(Truenas) How Screwed am I? (pool offline, please help)

My array has been having issues for some time (over a year) now with drives becoming unavailable and errors but the drives are all good when I do tests in windows so I’ve been reading them to the array

current system is

  • 2 vdevs of 10x WD red pro 20TB in raid-z2
  • lsi 9305-24i HBA
  • AMD Epic 7443P
  • ASRock ROMED8-2T motherboard
  • 512GB ECC Ram
  • Silverstone RM43-320-RS case

I’ve tried another 9305 HBA, sas cables, cases (i switched from norco 4224), re-setting the cpu. but this problem keeps prosisting

Hell broke loose yesterday

the pool went offline, restarts haven’t restored it.

As you can see from the image 2* drives are offline and 1 was in the process of replacing itself. 8 out of 10 drives still should be able to continue with a raid-z2 vdev but when i go to import the pool it doesnt give me the option in the gui so I tried using

zpool import

in the shell but i get the following error

How screwed am I? What can I do to recover my data? (of course no backups)

Only 8TB of the 120TB used is what I need to get off as it can’t be replaced

Over the course of the year I have replaced every single compnet in the system, i’ve tryed 2 differnt HBA’s new sas cables, new case (backplanes) fresh truenas install, new cpu platform, I did have the same issue with 8TB drives so upgraded to 20TB drives, I have ran out of things to replace.
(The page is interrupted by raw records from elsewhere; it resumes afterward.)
<file path="src/rtl/regbank_pkg.sv">
// Shared definitions for the regbank write-port arbiter: default sizes,
// FSM state encoding, requester index type and a saturating counter helper.
package regbank_pkg;

  localparam int DATA_W_DEF = 32;
  localparam int ADDR_W_DEF = 5;
  localparam int NREGS_DEF  = 32;

  // CLEAR sweeps INIT_VAL over the bank, RUN serves the two requesters.
  typedef enum logic {
    ST_CLEAR = 1'b0,
    ST_RUN   = 1'b1
  } state_e;

  // Names one of the two requesters (0 or 1).
  typedef logic req_idx_t;

  // Increment that sticks at all-ones instead of wrapping.
  function automatic logic [15:0] sat_inc16(input logic [15:0] v);
    if (v == 16'hFFFF) begin
      return v;
    end else begin
      return v + 16'd1;
    end
  endfunction

endpackage

</file>
<file path="src/rtl/regbank_write_arbiter_rr_arb2.sv">
// rr_arb2: two-way round-robin grant. An uncontested valid is granted
// directly; when both are valid the pointer picks the winner and then flips
// to the other requester. The pointer only moves on a contended grant.
module rr_arb2
  import regbank_pkg::*;
(
  input  logic       clk,
  input  logic       reset,
  input  logic [1:0] valid,
  input  logic       en,
  output logic [1:0] gnt
);

  req_idx_t r_ptr;

  // Grant decode from the valids and the priority pointer.
  always_comb begin
    gnt = 2'b00;
    if (en) begin
      case (valid)
        2'b01:   gnt = 2'b01;
        2'b10:   gnt = 2'b10;
        2'b11:   gnt = (r_ptr == 1'b0) ? 2'b01 : 2'b10;
        default: gnt = 2'b00;
      endcase
    end else begin
      gnt = 2'b00;
    end
  end

  // Pointer hands priority to the loser after every contended grant.
  always_ff @(posedge clk) begin
    if (reset) begin
      r_ptr <= 1'b0;
    end else if (en && (valid == 2'b11)) begin
      r_ptr <= ~r_ptr;
    end else begin
      r_ptr <= r_ptr;
    end
  end

endmodule

</file>
<file path="src/rtl/regbank_write_arbiter.sv">
// regbank_write_arbiter: shares the single write port of the register bank
// between two valid/ready requesters. After reset or init_start it sweeps
// INIT_VAL into every register before serving requests again.
// Optional feature macro: REGBANK_ARB_STATS_EN adds per-requester
// saturating grant counters (gnt0_cnt, gnt1_cnt).
module regbank_write_arbiter
  import regbank_pkg::*;
#(
  parameter int                DATA_W   = DATA_W_DEF,
  parameter int                ADDR_W   = ADDR_W_DEF,
  parameter int                NREGS    = NREGS_DEF,
  parameter logic [DATA_W-1:0] INIT_VAL = {DATA_W{1'b0}},
  parameter bit                R0_RO    = 1'b0
) (
  input  logic              clk,
  input  logic              reset,
  input  logic              req0_valid,
  output logic              req0_ready,
  input  logic [ADDR_W-1:0] req0_addr,
  input  logic [DATA_W-1:0] req0_data,
  input  logic              req1_valid,
  output logic              req1_ready,
  input  logic [ADDR_W-1:0] req1_addr,
  input  logic [DATA_W-1:0] req1_data,
  input  logic              init_start,
  output logic              init_busy,
  output logic              init_done,
  output logic              write,
  output logic [ADDR_W-1:0] dr,
  output logic [DATA_W-1:0] wrdata
`ifdef REGBANK_ARB_STATS_EN
  ,
  output logic [15:0]       gnt0_cnt,
  output logic [15:0]       gnt1_cnt
`endif
);

  localparam logic [ADDR_W-1:0] LAST_IDX = ADDR_W'(NREGS - 1);

  state_e            r_state;
  state_e            w_next_state;
  logic [ADDR_W-1:0] r_idx;
  logic [ADDR_W-1:0] w_next_idx;
  logic              r_write;
  logic              w_next_write;
  logic [ADDR_W-1:0] r_dr;
  logic [ADDR_W-1:0] w_next_dr;
  logic [DATA_W-1:0] r_wrdata;
  logic [DATA_W-1:0] w_next_wrdata;
  logic              r_done;
  logic              w_next_done;

  logic              w_en;
  logic [1:0]        w_gnt;
  logic [ADDR_W-1:0] w_gnt_addr;
  logic [DATA_W-1:0] w_gnt_data;
  logic              w_drop;

  // Requests are only served in RUN; init_start and reset close the port
  // in the same cycle so no handshake can slip past them.
  assign w_en = (r_state == ST_RUN) && !init_start && !reset;

  rr_arb2 u_rr_arb2 (
    .clk   (clk),
    .reset (reset),
    .valid ({req1_valid, req0_valid}),
    .en    (w_en),
    .gnt   (w_gnt)
  );

  assign req0_ready = w_gnt[0];
  assign req1_ready = w_gnt[1];

  assign w_gnt_addr = w_gnt[1] ? req1_addr : req0_addr;
  assign w_gnt_data = w_gnt[1] ? req1_data : req0_data;

  // A write to register 0 is consumed but not forwarded when it is read-only.
  assign w_drop = R0_RO && (w_gnt_addr == {ADDR_W{1'b0}});

  // Next-state and next-output logic for the CLEAR/RUN controller.
  always_comb begin
    w_next_state  = r_state;
    w_next_idx    = r_idx;
    w_next_write  = 1'b0;
    w_next_dr     = r_dr;
    w_next_wrdata = r_wrdata;
    w_next_done   = 1'b0;
    case (r_state)
      ST_CLEAR: begin
        w_next_write  = 1'b1;
        w_next_dr     = r_idx;
        w_next_wrdata = INIT_VAL;
        if (r_idx == LAST_IDX) begin
          w_next_done  = 1'b1;
          w_next_state = ST_RUN;
          w_next_idx   = {ADDR_W{1'b0}};
        end else begin
          w_next_idx = r_idx + {{(ADDR_W-1){1'b0}}, 1'b1};
        end
      end
      ST_RUN: begin
        if (init_start) begin
          w_next_state = ST_CLEAR;
          w_next_idx   = {ADDR_W{1'b0}};
        end else if ((w_gnt != 2'b00) && !w_drop) begin
          w_next_write  = 1'b1;
          w_next_dr     = w_gnt_addr;
          w_next_wrdata = w_gnt_data;
        end else begin
          w_next_write = 1'b0;
        end
      end
      default: begin
        w_next_state = ST_CLEAR;
        w_next_idx   = {ADDR_W{1'b0}};
      end
    endcase
  end

  // State, sweep index and regbank-facing output registers.
  always_ff @(posedge clk) begin
    if (reset) begin
      r_state  <= ST_CLEAR;
      r_idx    <= {ADDR_W{1'b0}};
      r_write  <= 1'b0;
      r_dr     <= {ADDR_W{1'b0}};
      r_wrdata <= {DATA_W{1'b0}};
      r_done   <= 1'b0;
    end else begin
      r_state  <= w_next_state;
      r_idx    <= w_next_idx;
      r_write  <= w_next_write;
      r_dr     <= w_next_dr;
      r_wrdata <= w_next_wrdata;
      r_done   <= w_next_done;
    end
  end

  assign write     = r_write;
  assign dr        = r_dr;
  assign wrdata    = r_wrdata;
  assign init_done = r_done;
  assign init_busy = (r_state == ST_CLEAR);

`ifdef REGBANK_ARB_STATS_EN
  logic [15:0] r_gnt0_cnt;
  logic [15:0] r_gnt1_cnt;

  // Accepted handshakes per requester; sweeps never grant, so never count.
  always_ff @(posedge clk) begin
    if (reset) begin
      r_gnt0_cnt <= 16'd0;
      r_gnt1_cnt <= 16'd0;
    end else begin
      r_gnt0_cnt <= w_gnt[0] ? sat_inc16(r_gnt0_cnt) : r_gnt0_cnt;
      r_gnt1_cnt <= w_gnt[1] ? sat_inc16(r_gnt1_cnt) : r_gnt1_cnt;
    end
  end

  assign gnt0_cnt = r_gnt0_cnt;
  assign gnt1_cnt = r_gnt1_cnt;
`endif

endmodule

</file>
<file path="config.mk">
export PLATFORM = sky130hd
export DESIGN_NAME = regbank_write_arbiter
export DESIGN_NICKNAME = d
export VERILOG_FILES = /design/src/rtl/regbank_pkg.sv /design/src/rtl/regbank_write_arbiter_rr_arb2.sv /design/src/rtl/regbank_write_arbiter.sv
export SDC_FILE = /design/constraint.sdc
export NUM_CORES = 1
export LEC_CHECK = 0
export CELL_PAD_IN_SITES_DETAIL_PLACEMENT = 2
export CELL_PAD_IN_SITES_GLOBAL_PLACEMENT = 2
export CORE_ASPECT_RATIO = 0.75
export CORE_MARGIN = 5
export CORE_UTILIZATION = 19
export CTS_CLUSTER_SIZE = 16
export DETAILED_ROUTE_END_ITERATION = 7
export PLACE_DENSITY = 0.72
export SYNTH_ARGS = -nofsm -noshare
export SYNTH_HDL_FRONTEND = slang
export SYNTH_SLANG_ARGS = --single-unit
</file>
<file path="constraint.sdc">
create_clock -name clk -period 1.75 [get_ports clk]
set_clock_uncertainty 0.1 [all_clocks]
set_input_delay 0.35 -clock clk [delete_from_list [all_inputs] [get_ports clk]]
set_output_delay 0.35 -clock clk [all_outputs]
set_load 0.03 [all_outputs]
</file>
==> summary.md, run 1 <==
| Metric | Value |
|---|---|
| Setup tns final | 0 ps |
| Critical Path AT | 1280 ps |
| Largest net degree at the start of global routing | 31 |
| Min-Delay Endpoint | wrdata[19] |
| Cell Chain, Critical Path | dlygate4sd2_1 -> and4bb_2 -> and2_4 -> buf_12 -> buf_8 |
| Total track usage | 14.1% |
| Yosys top cell by area | dfxtp_1 |
| Yosys top cell area share | 41.7% |
| Initial antenna violation count | 1 |
| Leak pwr | 1.63 nW |
| Vias/cell | 4.97 |
| Chip width | 134 um |
| Initial Util | 19.2% |
| Global-route wire length before repair | 15.4 mm |
| YS warnings | 0 |
| Crit. End Element | primary output |
| Drt first pass iters | 4 |
| Final Setup Violations | 0 |
| Core Footprint | 11500 um2 |
| WL per Instance | 19.7 um |
| Worst-path clk slew | 60 ps |
| Final ANT Viol Nets | 0 |
| Min cycle time layout | 1730 ps |
| Reg-to-Reg Start | r_idx[0] |
| Post-Route WL | 10.0 mm |
| Ys async rst share | 0% |
| Fin. Hold Viols | 0 |
| Pwr dens | 610 nW/um2 |
| Post-synthesis register bit count | 46 |
| CTS Buf Count | 5 |
| Adder-Cell Fraction of Synth Area | 1.13% |
| Status | finished, final reports clean |
| GPL Wtd Cong | 0.695 |
| Most numerous cell in the Yosys netlist | dfxtp_1 |
| Slowest stage delay, CP | 270 ps |
| Least-Margin Pin Slew | 359 ps |
| Number of placement rows | 34 |
| Seq/Total Area, Yosys | 41.7% |
| Synth Area in Compound Gates | 39.9% |
| Min-Delay Path Depth | 1 |
| Cells after synthesis | 230 |
| CTS H-tree lvls | 2 |
| DR vias | 2533 |
| Post-synth design cell area | 2210 um2 |
| Max FO, Critical Path | 3 |
| Clk buf depth | 2 |
| GR Overflow Total | 0 |
| Final core occ | 34.5% |
| Synth Net Count | 311 |
| Vias in the first global route | 2761 |
| Later-pin clock latency in the skew report | 290 ps |
| Die area | 13900 um2 |
| FF-to-FF setup slack | 100 ps |
| Drc violations | 0 |
| Worst endpoint required time | 1300 ps |
| Unique masters post-synth | 39 |
| RSZ-0062 raised after global routing | yes |
| Worst hold-check path type | reg -> reg |
| P&R area growth vs syn | 79.3% |
| Relative slew slack | 76.2% |
| Max-slew violations | 0 |
| Crit Path Category | in -> out |
| Fmax | 578 MHz |
| Fin crit share | 98.9% |
| # port buffers | 120 |
| Largest family of logic cells by synthesized area | compound AO/OA/AOI/OAI gates |
| Die height | 103 um |
| Min-delay src | wrdata[19] |
| Startpoint class of the critical path | primary input |
| TritonCTS clock tree | yes |
| Multiplexer area fraction after synthesis | 0% |
| CTS sink cnt | 46 |
| Synth Flop Type | dfxtp_1 |
| Detailed Place HPWL | 7.55 mm |
| Initial DRC count | 88 |
| Nets | 445 |
| XOR/XNOR share of the synthesized area | 0.397% |
| Critical path's slowest cell | dlygate4sd2_1 |
| Clk root buf | clkbuf_16 |
| Worst R2R End | r_idx[2] |
| VDD IR max | 337 uV |
| Synth top cells by count | 46 x dfxtp_1, 34 x a221o_1, 32 x o21ai_0 |
| Largest cells by area after synthesis | dfxtp_1 42%, a221o_1 15%, a211oi_1 11% |
| Post-synth EDFFs | 0 |
| I/O pin cnt | 121 |
| Max Cap Viol | 0 |
| Syn_area_per_cell | 9.60 um2 |
| Share of cells above drive strength 1 | 17.8% |
| Synth Area in Simple Gates | 9.41% |
| Cell depth of the worst flop-to-flop path | 5 |
-- state kept, by name, indices dropped and copies added (netlist names) --
register / cells
init_done: 1
u_rr_arb2.r_ptr: 1
r_idx: 5
dr: 5
wrdata: 32
write: 1
r_state: 1
-- area by class of cell --
| type | count | area [um2] |
|---|---|---|
| clock buffer | 7 | 143 |
| timing repair buffer | 158 | 1530 |
| fill | 1274 | 7530 |
| sequential | 46 | 925 |
| tap | 144 | 180 |
| antenna | 1 | 2.50 |
| multi-input combinational | 152 | 1170 |
| clock inverter | 1 | 5.00 |
| inverter | 1 | 3.75 |
-- power by group --
part           switching (mW)  leakage [nW]  internal, mW
Clock                   0.431        0.0739         0.568
Combinational           0.129          1.18         0.219
Sequential            0.00938         0.373          1.06
-- worst max-delay path: cells and delay by family --
kind	cells	cell delay, ps
buffers and inverters	3	510
AND/OR/NAND/NOR	2	420
-- how the worst max path moves through the flow --
stage / from / end / slack, ps / cells past startpoint
2_1_floorplan: r_idx[0] / r_idx[2] / 4 / 5
3_3_place_gp: init_start / req1_ready / -410 / 5
3_5_place_dp: init_start / wrdata[16] / -480 / 5
4_1_cts: write / write / 8 / 1
5_1_grt: r_state / req1_ready / -4 / 4
6_report: req1_valid / req1_ready / 20 / 5
-- timing repair --
action                                  4_1_cts  5_1_grt
hold buffers                                  0        0
gates resized for setup                      57        5
buffers inserted                              4        0
endpoints found under the setup margin       76        4
pin swaps                                     3        0
-- layout by cell type (no fill, tap or decap), drive strengths merged, types with 2 or more instances in the layout --
cell type / Yosys / final
dlygate4sd2: 0 / 38
a21oi: 6 / 6
nor3: 3 / 3
nor2b: 2 / 2
dfxtp: 46 / 46
dlymetal6s2s: 0 / 2
nand3b: 3 / 3
a32o: 4 / 4
o211ai: 2 / 2
a221o: 34 / 34
clkbuf: 10 / 8
a211oi: 31 / 31
or2: 2 / 2
nor2: 5 / 5
nand3: 2 / 2
clkdlybuf4s50: 0 / 74
nand2: 3 / 3
ha: 2 / 2
and2: 3 / 3
buf: 21 / 41
clkdlybuf4s15: 0 / 2
and4b: 2 / 2
o21ai: 32 / 32
-- logic make-up (layout without fill, tap and decap cells) --
group | Yosys count | count (layout)
and+or+nand+nor | 33 | 33
adders and majority gates | 2 | 2
AOI/OAI and AO/OA | 116 | 116
other | 0 | 1
buffers and inverters | 32 | 167
DFF | 46 | 46
xor gates and xnor gates | 1 | 1
-- layer usage --
layer	up-vias	wire [um]	track usage [%]
met5	-	0	0
met4	0	100	2.82
met3	10	608	4.06
met2	78	4570	22.8
met1	1255	4760	19.0
li1	1190	-	-
-- stage by stage --
stage                     instances  hold slack [ps]  setup WS [ps]  total power, mW  cell area, um2
final                           510              388           19.5             2.41            3960
after detailed placement        497              378           -476             1.44            3770
after floorplan                 230              380           3.68             1.18            2230
after global routing            510              404          -4.08             2.51            3960
after global placement          497              368           -413             1.43            3770
after CTS                       509              392           7.62             2.45            3950
Power figures use the tool's default switching activity.
==> run 2: changes to the inputs <==
--- a/config.mk
+++ b/config.mk
@@ -5,10 +5,12 @@
 export SDC_FILE = /design/constraint.sdc
 export NUM_CORES = 1
 export LEC_CHECK = 0
+export ABC_CLOCK_PERIOD_IN_PS = 1750
+export CAP_MARGIN = 10
 export CELL_PAD_IN_SITES_DETAIL_PLACEMENT = 2
 export CELL_PAD_IN_SITES_GLOBAL_PLACEMENT = 2
 export CORE_ASPECT_RATIO = 0.75
-export CORE_MARGIN = 5
+export CORE_MARGIN = 3
 export CORE_UTILIZATION = 19
 export CTS_CLUSTER_SIZE = 16
 export DETAILED_ROUTE_END_ITERATION = 7
==> summary.md, run 2 (synthesis gave the netlist of run 1 again) <==
| Metric | Value |
|---|---|
| Status | finished, final reports clean |
| Crit. End Element | primary output |
| GPL Wtd Cong | 0.720 (+3.5%) |
| Crit path from | req1_valid |
| Final Setup Violations | 0 (unchanged) |
| Pwr dens | 621 nW/um2 (+1.8%) |
| Share of cells above drive strength 1 | 16.4% (-1.4 points) |
| Drc violations | 0 (unchanged) |
| Max FO, Critical Path | 11 (+8) |
| Reg-to-Reg Start | r_state |
| Post-CTS Hold Buffers | 0 (unchanged) |
| Startpoint class of the critical path | primary input |
| Crit Path Category | in -> out |
| Number of placement rows | 33 (-2.9%) |
| Chip width | 130 um (-3.0%) |
| Worst endpoint required time | 1300 ps (about the same) |
| Max FFs per register | 32 (unchanged) |
| Max-slew violations | 0 (unchanged) |
| Die area | 13000 um2 (-6.7%) |
| FILL cells | 1231 (-3.4%) |
| Vias in the first global route | 2747 (-0.51%) |
| Initial DRC count | 85 (-3.4%) |
| Least-Margin Pin Slew | 418 ps (+59.7 ps) |
| Vias/cell | 4.99 (+0.47%) |
| DR vias | 2490 (-1.7%) |
| Relative slew slack | 72.0% (-4.2 points) |
| CTS sink cnt | 46 (unchanged) |
| Core Footprint | 11100 um2 (-2.9%) |
| TritonCTS clock tree | yes |
| Min cycle time layout | 1720 ps (-10.3 ps) |
| Initial antenna violation count | 0 (-1) |
| Final instance area | 3870 um2 (-2.4%) |
| Antenna cells | 0 (-1) |
| Critical path's slowest cell | and4b_2 |
| Slowest stage delay, CP | 270 ps (about the same) |
| Initial Util | 19.8% (+0.58 points) |
| I/O pin cnt | 121 (unchanged) |
| P&R area growth vs syn | 75.1% |
| Setup tns final | 0 ps (unchanged) |
| Most frequent cells in the layout | 74 x clkdlybuf4s50_1, 43 x dfxtp_1, 39 x dlygate4sd2_1 |
| GR Overflow Total | 0 (unchanged) |
| Cell Area, Placed | 3730 um2 (-1.2%) |
| Drt first pass iters | 4 (unchanged) |
| Clk root buf | clkbuf_16 |
| Total track usage | 14.9% (+0.84 points) |
| Fin crit share | 98.3% (-0.59 points) |
| # port buffers | 120 (unchanged) |
| Clk buf depth | 2 (unchanged) |
| Worst hold-check path type | reg -> reg |
| Later-pin clock latency in the skew report | 290 ps (about the same) |
| Largest net degree at the start of global routing | 30 (-3.2%) |
| Most common cell after layout, fill and taps aside | clkdlybuf4s50_1 |
| Global-route wire length before repair | 15.2 mm (-1.1%) |
| Detailed Place HPWL | 7.61 mm (+0.80%) |
| Post-Route WL | 9.91 mm (-1.2%) |
| CTS Buf Count | 5 (unchanged) |
| Max Cap Viol | 0 (unchanged) |
| FF-to-FF setup slack | 80 ps (-20 ps) |
| RSZ-0062 raised after global routing | yes |
| Cell Chain, Critical Path | dlygate4sd2_1 -> buf_6 -> nand2_1 -> and4b_2 -> buf_6 |
| VDD IR max | 337 uV (about the same) |
| Worst-path clk slew | 70 ps (about the same) |
| Crit path top cell by count | buf_6 |
| Final WS setup | 29.7 ps (+10.3 ps) |
| Final core occ | 34.7% (+0.20 points) |
| Critical Path AT | 1270 ps (about the same) |
| Min-delay src | wrdata[3] |
| Fmax | 581 MHz (+0.60%) |
| Die height | 99.4 um (-3.9%) |
| Nets | 439 (-1.3%) |
| CTS H-tree lvls | 2 (unchanged) |
| Setup slack after placement | -436 ps (+39.9 ps) |
| Fin. Hold Viols | 0 (unchanged) |
| Final ANT Viol Nets | 0 (unchanged) |
| Leak pwr | 1.58 nW (-3.0%) |
| WL per Instance | 19.9 um (+0.93%) |
run 2: where the power goes:
part	switching (mW)	leakage (nW)	internal [mW]
Combinational	0.128	1.13	0.214
Sequential	0.00930	0.373	1.06
Clock	0.425	0.0729	0.567
run 2: area by class of cell:
cell class	instances	area (um2)	share of cell area [%]
well taps	140	175	4.53
clock inverters	2	12.5	0.324
repair buffers	152	1440	37.3
multi-input cells	152	1170	30.2
clock buffers	6	139	3.59
flip-flops and latches	46	925	23.9
inverters	1	3.75	0.0971
run 2: per-layer routing:
metal / GRT usage, % / vias to the layer above / share of wire, % / wire (um)
met5: 0 / - / 0 / 0
met4: 2.92 / 0 / 0.80 / 79
met3: 2.79 / 8 / 5.1 / 505
met2: 24.5 / 74 / 47 / 4610
met1: 20.5 / 1230 / 48 / 4710
li1: - / 1178 / - / -
run 2: critical path: cells and delay by family:
family,cells,cell delay (ps)
buffers and inverters,3,550
AND/OR/NAND/NOR,2,360
run 2: what timing repair did:
action                     4_1_cts  5_1_grt
setup endpoints to repair       76        5
pin swaps                        4        2
gates resized for setup         56        2
setup buffers                    1        0
run 2: path summary, 6_finish.rpt:
| kind | end | cells after the start |
|---|---|---|
| hold reg to reg | wrdata[3] | 1 |
| setup reg to reg | wrdata[30] | 4 |
| hold / removal | wrdata[3] | 1 |
| setup / recovery | req0_ready | 5 |
run 2: per-stage QoR:
stage               std cells  hold WS [ps]  power, mW
finish                    499           390       2.40
global route              499           410       2.50
CTS                       500           390       2.43
floorplan                 230           380       1.18
global placement          491           370       1.42
detailed placement        491           371       1.43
Yes I know I should have had backups but I hadn’t got to the root of the problem with all the “old” parts so once I had I was going to use them to make a backup system
It is hard to backup when you have so much

1 is none and 2 is 1

Ive tred zpool import -f -o readonly=on -R /mnt Tank and I was able to see the datasets but wasn’t able to see the pool on the stoage page or create a share that I could use to access the data

[EINVAL] sharingsmb_create.path_local: The path must reside within a pool mount point

 Error: Traceback (most recent call last):
 File “/usr/lib/python3/dist-packages/middlewared/main.py”, line 198, in call_method
 result = await self.middleware.call_with_audit(message[‘method’], serviceobj, methodobj, params, self)
 ^^^^^^^^^^^^^^^^^^^^^^^^^^^^^^^^^^^^^^^^^^^^^^^^^^^^^^^^^^^^^^^^^^^^^^^^^^^^^^^^^^^^^^^^^^^^^
 File “/usr/lib/python3/dist-packages/middlewared/main.py”, line 1466, in call_with_audit
 result = await self._call(method, serviceobj, methodobj, params, app=app,
 ^^^^^^^^^^^^^^^^^^^^^^^^^^^^^^^^^^^^^^^^^^^^^^^^^^^^^^^^^^^^^^^^
 File “/usr/lib/python3/dist-packages/middlewared/main.py”, line 1417, in _call
 return await methodobj(*prepared_call.args)
 ^^^^^^^^^^^^^^^^^^^^^^^^^^^^^^^^^^^^
 File “/usr/lib/python3/dist-packages/middlewared/service/crud_service.py”, line 179, in create
 return await self.middleware._call(
 ^^^^^^^^^^^^^^^^^^^^^^^^^^^^
 File “/usr/lib/python3/dist-packages/middlewared/main.py”, line 1417, in _call
 return await methodobj(*prepared_call.args)
 ^^^^^^^^^^^^^^^^^^^^^^^^^^^^^^^^^^^^
 File “/usr/lib/python3/dist-packages/middlewared/service/crud_service.py”, line 210, in nf
 rv = await func(*args, **kwargs)
 ^^^^^^^^^^^^^^^^^^^^^^^^^^^
 File “/usr/lib/python3/dist-packages/middlewared/schema/processor.py”, line 47, in nf
 res = await f(*args, **kwargs)
 ^^^^^^^^^^^^^^^^^^^^^^^^
 File “/usr/lib/python3/dist-packages/middlewared/schema/processor.py”, line 187, in nf
 return await func(*args, **kwargs)
 ^^^^^^^^^^^^^^^^^^^^^^^^^^^
 File “/usr/lib/python3/dist-packages/middlewared/plugins/smb.py”, line 1022, in do_create
 verrors.check()
 File “/usr/lib/python3/dist-packages/middlewared/service_exception.py”, line 70, in check
 raise self
 middlewared.service_exception.ValidationErrors: [EINVAL] sharingsmb_create.path_local: The path must reside within a pool mount point

Blockquote

Did have similar issues, could finally track mine down to HBA overheating. LSI HBAs (as far as I could determine) don’t log their temp to the OS, so I had to resort to external temp measurements to identify issue.
Also, 20 HDDs + fans put quite some load on PSU. An earlier issue I had was related to having fans powered by the same cable that powered HDDs. Running fans and HDDs on separate cables improved my situation.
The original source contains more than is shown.